What the task requires:
In the records that follow, find the line with "ST_EMIT: begin"; from there, retype every line exactly through the line with "now_q <= TIME_BITS'(req_i.now);", which also belongs to the answer.

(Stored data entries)

....................

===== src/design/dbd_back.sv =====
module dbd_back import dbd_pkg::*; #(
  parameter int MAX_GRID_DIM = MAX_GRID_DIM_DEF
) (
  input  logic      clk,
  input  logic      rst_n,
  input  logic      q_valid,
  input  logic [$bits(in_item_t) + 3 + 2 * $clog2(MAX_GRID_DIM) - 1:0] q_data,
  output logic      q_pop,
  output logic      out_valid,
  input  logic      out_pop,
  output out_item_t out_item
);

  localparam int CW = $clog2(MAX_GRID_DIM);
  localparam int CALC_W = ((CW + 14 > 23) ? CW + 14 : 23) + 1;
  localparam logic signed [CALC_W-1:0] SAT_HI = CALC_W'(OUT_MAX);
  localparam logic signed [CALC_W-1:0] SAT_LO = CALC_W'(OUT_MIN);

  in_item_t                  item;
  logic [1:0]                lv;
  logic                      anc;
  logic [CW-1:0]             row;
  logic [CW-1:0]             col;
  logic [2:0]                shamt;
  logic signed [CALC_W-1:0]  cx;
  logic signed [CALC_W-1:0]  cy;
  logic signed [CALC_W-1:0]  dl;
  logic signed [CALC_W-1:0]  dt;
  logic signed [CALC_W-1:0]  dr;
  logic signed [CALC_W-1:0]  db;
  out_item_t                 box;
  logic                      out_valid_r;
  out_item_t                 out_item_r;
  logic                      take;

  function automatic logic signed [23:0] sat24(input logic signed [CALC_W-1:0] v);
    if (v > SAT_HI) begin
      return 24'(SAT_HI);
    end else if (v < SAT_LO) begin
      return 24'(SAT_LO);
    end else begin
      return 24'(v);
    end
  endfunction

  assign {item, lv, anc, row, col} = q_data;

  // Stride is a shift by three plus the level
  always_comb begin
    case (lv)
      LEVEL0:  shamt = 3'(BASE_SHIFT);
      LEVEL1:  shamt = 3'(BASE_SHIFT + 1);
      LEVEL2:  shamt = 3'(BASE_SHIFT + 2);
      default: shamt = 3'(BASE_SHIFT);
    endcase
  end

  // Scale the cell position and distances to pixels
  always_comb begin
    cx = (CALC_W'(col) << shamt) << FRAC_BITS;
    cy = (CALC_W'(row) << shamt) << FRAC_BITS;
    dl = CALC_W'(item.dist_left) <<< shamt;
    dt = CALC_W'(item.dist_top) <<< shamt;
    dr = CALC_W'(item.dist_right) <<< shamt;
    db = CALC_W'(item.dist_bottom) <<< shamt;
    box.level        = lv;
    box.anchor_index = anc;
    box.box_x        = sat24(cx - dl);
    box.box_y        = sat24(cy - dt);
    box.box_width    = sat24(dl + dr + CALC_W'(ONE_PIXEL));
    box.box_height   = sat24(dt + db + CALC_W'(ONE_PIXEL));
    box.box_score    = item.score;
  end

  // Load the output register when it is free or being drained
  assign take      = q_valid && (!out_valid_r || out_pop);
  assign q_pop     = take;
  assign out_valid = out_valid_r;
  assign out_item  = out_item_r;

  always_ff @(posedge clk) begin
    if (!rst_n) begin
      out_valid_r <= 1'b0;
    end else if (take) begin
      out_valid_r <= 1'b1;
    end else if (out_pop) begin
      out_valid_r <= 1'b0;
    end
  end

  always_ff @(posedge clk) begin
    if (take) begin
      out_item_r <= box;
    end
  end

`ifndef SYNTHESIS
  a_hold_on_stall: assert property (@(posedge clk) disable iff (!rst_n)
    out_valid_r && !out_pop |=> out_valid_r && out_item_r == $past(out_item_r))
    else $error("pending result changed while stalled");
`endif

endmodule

....................

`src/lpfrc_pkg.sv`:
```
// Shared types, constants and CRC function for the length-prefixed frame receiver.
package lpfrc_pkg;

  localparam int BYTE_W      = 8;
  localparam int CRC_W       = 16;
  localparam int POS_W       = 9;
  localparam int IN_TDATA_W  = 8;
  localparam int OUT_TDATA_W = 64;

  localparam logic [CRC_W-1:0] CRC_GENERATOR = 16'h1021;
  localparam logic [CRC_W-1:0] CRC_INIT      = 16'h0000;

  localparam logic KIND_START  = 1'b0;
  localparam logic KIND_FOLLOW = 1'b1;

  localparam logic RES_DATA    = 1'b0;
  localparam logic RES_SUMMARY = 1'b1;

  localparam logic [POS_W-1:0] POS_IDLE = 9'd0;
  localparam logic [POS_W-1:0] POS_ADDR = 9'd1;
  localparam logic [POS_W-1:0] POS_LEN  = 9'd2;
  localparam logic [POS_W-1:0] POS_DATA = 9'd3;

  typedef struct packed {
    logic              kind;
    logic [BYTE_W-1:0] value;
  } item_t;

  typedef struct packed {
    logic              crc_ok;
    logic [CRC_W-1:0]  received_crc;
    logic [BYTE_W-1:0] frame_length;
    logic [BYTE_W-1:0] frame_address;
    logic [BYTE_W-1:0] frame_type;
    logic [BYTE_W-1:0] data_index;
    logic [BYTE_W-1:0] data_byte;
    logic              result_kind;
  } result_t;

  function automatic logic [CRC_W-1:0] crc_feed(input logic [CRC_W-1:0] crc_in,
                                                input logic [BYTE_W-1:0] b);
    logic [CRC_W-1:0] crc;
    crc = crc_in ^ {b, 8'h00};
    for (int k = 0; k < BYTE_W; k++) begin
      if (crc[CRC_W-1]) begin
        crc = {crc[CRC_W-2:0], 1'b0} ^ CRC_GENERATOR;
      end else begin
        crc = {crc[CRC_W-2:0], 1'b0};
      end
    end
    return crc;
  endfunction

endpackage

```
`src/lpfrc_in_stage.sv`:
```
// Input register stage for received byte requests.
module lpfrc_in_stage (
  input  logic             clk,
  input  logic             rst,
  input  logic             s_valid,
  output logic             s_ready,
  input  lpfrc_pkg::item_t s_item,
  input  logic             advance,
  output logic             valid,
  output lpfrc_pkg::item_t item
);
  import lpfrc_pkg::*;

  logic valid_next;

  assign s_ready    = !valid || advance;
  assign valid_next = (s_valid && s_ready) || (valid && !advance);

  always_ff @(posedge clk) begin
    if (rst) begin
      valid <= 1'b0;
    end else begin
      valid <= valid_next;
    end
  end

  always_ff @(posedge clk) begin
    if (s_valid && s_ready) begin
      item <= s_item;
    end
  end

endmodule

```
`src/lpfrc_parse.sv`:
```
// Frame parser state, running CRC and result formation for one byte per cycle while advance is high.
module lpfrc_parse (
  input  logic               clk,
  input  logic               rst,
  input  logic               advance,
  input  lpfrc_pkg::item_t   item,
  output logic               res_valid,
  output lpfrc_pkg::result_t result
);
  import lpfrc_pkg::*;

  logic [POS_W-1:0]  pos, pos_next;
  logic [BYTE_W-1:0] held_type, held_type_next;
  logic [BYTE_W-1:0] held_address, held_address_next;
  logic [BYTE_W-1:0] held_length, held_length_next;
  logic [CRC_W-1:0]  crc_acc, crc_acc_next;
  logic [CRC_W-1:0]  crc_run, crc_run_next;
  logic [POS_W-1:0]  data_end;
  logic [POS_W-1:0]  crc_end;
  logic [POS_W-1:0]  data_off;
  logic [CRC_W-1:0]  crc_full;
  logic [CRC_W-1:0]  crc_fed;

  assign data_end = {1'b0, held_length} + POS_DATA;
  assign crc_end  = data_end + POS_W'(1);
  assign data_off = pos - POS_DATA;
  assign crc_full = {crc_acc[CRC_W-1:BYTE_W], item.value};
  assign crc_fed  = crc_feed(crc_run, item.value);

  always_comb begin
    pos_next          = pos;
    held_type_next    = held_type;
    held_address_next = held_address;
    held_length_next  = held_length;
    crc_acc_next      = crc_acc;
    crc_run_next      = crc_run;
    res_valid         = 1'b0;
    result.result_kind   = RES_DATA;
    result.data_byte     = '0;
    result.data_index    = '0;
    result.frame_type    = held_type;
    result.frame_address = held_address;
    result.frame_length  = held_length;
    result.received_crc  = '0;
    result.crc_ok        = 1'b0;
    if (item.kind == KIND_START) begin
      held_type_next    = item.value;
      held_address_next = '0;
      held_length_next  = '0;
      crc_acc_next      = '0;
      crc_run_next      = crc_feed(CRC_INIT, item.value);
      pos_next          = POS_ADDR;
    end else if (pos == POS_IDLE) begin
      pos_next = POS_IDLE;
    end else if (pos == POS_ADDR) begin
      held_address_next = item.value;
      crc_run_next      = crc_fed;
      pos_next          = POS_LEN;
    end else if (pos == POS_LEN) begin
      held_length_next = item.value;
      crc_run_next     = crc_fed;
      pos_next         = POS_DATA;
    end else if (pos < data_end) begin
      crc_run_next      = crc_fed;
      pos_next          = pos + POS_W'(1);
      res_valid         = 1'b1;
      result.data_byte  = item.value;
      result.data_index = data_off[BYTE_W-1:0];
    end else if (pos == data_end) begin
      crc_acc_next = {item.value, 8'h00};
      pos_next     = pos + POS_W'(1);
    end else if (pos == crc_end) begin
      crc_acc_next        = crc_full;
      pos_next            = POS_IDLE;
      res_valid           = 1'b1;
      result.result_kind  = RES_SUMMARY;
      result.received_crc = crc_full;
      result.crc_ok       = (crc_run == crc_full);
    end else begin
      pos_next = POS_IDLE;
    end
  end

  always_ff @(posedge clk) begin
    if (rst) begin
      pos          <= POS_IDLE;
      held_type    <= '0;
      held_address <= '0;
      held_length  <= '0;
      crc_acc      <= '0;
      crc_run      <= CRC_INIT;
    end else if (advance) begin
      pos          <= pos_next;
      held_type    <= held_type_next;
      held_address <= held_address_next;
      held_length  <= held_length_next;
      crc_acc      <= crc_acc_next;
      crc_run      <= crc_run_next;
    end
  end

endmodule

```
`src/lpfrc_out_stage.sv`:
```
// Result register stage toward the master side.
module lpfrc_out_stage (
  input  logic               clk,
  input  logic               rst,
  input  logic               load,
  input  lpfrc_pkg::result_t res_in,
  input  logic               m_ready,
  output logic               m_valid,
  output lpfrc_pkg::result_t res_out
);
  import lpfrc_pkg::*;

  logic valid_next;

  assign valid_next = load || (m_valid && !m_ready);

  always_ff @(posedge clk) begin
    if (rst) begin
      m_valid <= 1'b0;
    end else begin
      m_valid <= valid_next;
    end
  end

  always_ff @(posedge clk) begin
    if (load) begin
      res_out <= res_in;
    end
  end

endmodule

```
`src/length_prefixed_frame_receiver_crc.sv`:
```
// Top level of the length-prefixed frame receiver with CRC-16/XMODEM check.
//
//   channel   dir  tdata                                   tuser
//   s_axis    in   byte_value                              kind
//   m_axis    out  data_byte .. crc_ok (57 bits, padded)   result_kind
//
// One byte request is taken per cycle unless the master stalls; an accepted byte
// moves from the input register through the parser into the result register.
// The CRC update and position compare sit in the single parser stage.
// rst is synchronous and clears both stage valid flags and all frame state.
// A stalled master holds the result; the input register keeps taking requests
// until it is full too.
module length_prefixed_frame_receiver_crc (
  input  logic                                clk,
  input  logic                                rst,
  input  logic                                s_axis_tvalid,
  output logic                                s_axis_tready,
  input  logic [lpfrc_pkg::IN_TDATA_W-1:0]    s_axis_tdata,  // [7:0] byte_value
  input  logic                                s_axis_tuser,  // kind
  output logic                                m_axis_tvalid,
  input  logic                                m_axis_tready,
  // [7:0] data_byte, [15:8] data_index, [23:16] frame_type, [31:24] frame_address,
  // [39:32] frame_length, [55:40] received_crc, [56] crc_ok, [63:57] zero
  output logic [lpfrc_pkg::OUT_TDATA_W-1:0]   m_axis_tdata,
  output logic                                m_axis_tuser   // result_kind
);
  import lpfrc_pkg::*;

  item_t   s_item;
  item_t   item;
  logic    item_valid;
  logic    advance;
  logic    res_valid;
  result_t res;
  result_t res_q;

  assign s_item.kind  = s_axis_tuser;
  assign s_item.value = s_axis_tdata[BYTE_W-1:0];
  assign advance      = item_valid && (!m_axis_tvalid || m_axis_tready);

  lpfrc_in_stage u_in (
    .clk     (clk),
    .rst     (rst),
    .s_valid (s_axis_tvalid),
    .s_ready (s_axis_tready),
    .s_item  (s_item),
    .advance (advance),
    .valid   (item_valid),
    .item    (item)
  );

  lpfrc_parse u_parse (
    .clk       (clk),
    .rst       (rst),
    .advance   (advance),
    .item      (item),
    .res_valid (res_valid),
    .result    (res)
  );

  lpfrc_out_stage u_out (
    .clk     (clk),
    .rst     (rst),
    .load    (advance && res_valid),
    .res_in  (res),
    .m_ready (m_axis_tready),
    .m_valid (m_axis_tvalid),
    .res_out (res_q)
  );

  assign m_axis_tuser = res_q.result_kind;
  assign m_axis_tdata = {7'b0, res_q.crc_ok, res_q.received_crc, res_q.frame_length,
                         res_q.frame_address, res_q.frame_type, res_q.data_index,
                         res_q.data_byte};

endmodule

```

....................

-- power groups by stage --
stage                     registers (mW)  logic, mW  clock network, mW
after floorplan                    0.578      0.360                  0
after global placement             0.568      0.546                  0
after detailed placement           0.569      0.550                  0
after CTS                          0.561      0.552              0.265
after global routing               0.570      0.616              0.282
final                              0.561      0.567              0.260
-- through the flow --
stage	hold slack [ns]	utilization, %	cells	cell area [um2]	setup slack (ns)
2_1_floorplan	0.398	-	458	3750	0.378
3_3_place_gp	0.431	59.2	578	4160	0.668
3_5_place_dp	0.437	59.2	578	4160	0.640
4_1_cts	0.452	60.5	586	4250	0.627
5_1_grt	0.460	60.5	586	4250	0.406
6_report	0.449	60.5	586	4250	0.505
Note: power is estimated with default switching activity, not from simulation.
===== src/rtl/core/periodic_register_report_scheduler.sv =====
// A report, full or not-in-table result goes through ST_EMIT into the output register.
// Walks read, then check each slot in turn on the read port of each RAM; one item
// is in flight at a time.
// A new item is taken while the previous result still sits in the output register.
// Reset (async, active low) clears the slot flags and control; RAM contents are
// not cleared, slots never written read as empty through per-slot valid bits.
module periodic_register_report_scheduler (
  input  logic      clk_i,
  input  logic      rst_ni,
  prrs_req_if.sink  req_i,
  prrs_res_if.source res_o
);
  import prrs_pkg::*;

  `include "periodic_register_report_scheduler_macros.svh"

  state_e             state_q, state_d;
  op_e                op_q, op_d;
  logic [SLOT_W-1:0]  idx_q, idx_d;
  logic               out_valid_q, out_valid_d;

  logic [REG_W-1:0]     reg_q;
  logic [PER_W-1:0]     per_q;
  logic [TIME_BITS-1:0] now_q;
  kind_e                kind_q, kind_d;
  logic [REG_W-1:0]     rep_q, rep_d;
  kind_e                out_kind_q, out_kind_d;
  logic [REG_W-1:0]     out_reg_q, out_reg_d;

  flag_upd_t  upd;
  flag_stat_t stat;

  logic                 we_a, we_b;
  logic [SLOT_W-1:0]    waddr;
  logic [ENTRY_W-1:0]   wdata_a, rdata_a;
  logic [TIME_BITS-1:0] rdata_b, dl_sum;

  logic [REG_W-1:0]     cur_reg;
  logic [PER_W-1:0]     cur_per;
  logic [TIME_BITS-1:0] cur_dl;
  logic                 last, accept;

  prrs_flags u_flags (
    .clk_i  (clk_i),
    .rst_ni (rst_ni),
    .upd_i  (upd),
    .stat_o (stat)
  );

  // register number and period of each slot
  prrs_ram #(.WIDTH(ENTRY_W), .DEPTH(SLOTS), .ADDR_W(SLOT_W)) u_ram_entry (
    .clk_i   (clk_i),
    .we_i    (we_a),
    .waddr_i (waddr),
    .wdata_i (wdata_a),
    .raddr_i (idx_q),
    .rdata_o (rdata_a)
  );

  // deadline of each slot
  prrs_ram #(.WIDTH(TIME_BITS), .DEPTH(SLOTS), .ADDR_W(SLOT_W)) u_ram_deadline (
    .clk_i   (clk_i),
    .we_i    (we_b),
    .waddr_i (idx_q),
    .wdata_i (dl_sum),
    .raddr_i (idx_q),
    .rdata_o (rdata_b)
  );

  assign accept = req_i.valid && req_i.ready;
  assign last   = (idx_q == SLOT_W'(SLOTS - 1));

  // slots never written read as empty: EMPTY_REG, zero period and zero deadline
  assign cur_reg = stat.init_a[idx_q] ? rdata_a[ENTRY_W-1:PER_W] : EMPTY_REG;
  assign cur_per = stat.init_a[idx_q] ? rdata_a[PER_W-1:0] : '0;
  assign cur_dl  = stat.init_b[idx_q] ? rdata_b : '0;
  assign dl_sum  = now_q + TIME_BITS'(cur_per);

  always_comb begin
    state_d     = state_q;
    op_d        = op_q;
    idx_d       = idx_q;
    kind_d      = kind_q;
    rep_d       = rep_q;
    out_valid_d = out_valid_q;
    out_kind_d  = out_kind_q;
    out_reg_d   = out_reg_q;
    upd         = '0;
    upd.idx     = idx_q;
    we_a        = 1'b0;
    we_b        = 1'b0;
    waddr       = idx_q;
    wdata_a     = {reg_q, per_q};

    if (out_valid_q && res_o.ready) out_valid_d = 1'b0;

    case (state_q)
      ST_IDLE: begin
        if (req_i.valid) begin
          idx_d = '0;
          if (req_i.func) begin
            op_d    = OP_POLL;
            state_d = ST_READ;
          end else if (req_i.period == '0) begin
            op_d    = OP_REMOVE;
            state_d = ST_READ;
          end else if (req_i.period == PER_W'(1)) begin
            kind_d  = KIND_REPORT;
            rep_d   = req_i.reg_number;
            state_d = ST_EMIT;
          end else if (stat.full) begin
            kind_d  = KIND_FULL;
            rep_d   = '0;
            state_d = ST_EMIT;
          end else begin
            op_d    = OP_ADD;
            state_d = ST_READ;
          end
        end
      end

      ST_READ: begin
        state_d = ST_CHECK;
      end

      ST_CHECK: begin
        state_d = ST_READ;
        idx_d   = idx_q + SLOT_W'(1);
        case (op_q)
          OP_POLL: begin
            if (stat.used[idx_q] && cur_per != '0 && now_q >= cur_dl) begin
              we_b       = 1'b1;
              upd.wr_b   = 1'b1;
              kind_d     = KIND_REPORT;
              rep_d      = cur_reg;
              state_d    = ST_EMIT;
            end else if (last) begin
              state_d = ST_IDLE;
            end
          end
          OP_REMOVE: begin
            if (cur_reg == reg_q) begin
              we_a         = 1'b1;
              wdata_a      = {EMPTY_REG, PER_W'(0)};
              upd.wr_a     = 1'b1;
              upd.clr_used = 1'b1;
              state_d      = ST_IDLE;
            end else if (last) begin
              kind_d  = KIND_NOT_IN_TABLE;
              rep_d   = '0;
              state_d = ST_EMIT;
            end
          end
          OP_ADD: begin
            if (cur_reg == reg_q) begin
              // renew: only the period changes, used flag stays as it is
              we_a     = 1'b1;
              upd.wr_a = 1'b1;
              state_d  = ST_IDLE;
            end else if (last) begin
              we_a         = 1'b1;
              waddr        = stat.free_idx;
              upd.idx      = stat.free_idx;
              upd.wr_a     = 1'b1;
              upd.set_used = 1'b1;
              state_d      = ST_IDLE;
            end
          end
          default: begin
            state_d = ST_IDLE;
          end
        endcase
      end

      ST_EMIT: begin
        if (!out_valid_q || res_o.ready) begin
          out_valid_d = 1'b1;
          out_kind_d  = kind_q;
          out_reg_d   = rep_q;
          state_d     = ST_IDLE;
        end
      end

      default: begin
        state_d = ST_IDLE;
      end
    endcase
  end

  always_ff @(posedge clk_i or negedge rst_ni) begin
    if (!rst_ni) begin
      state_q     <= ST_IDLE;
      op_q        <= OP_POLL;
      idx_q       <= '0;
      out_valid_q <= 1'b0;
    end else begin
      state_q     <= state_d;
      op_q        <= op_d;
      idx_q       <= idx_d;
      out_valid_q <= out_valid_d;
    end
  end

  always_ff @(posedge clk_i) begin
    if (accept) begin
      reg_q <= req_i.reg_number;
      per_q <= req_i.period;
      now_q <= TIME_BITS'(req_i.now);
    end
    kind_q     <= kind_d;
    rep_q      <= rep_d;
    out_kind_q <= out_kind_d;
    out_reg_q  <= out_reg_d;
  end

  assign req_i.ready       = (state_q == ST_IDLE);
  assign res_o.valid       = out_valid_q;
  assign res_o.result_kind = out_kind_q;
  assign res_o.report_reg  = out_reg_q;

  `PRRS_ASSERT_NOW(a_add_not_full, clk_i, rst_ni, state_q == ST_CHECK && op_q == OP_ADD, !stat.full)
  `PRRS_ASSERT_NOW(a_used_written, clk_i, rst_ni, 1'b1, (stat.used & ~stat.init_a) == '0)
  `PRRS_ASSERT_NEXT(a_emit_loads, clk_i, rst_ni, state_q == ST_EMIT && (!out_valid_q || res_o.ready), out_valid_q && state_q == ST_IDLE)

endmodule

....................

Your response:
      ST_EMIT: begin
        if (!out_valid_q || res_o.ready) begin
          out_valid_d = 1'b1;
          out_kind_d  = kind_q;
          out_reg_d   = rep_q;
          state_d     = ST_IDLE;
        end
      end

      default: begin
        state_d = ST_IDLE;
      end
    endcase
  end

  always_ff @(posedge clk_i or negedge rst_ni) begin
    if (!rst_ni) begin
      state_q     <= ST_IDLE;
      op_q        <= OP_POLL;
      idx_q       <= '0;
      out_valid_q <= 1'b0;
    end else begin
      state_q     <= state_d;
      op_q        <= op_d;
      idx_q       <= idx_d;
      out_valid_q <= out_valid_d;
    end
  end

  always_ff @(posedge clk_i) begin
    if (accept) begin
      reg_q <= req_i.reg_number;
      per_q <= req_i.period;
      now_q <= TIME_BITS'(req_i.now);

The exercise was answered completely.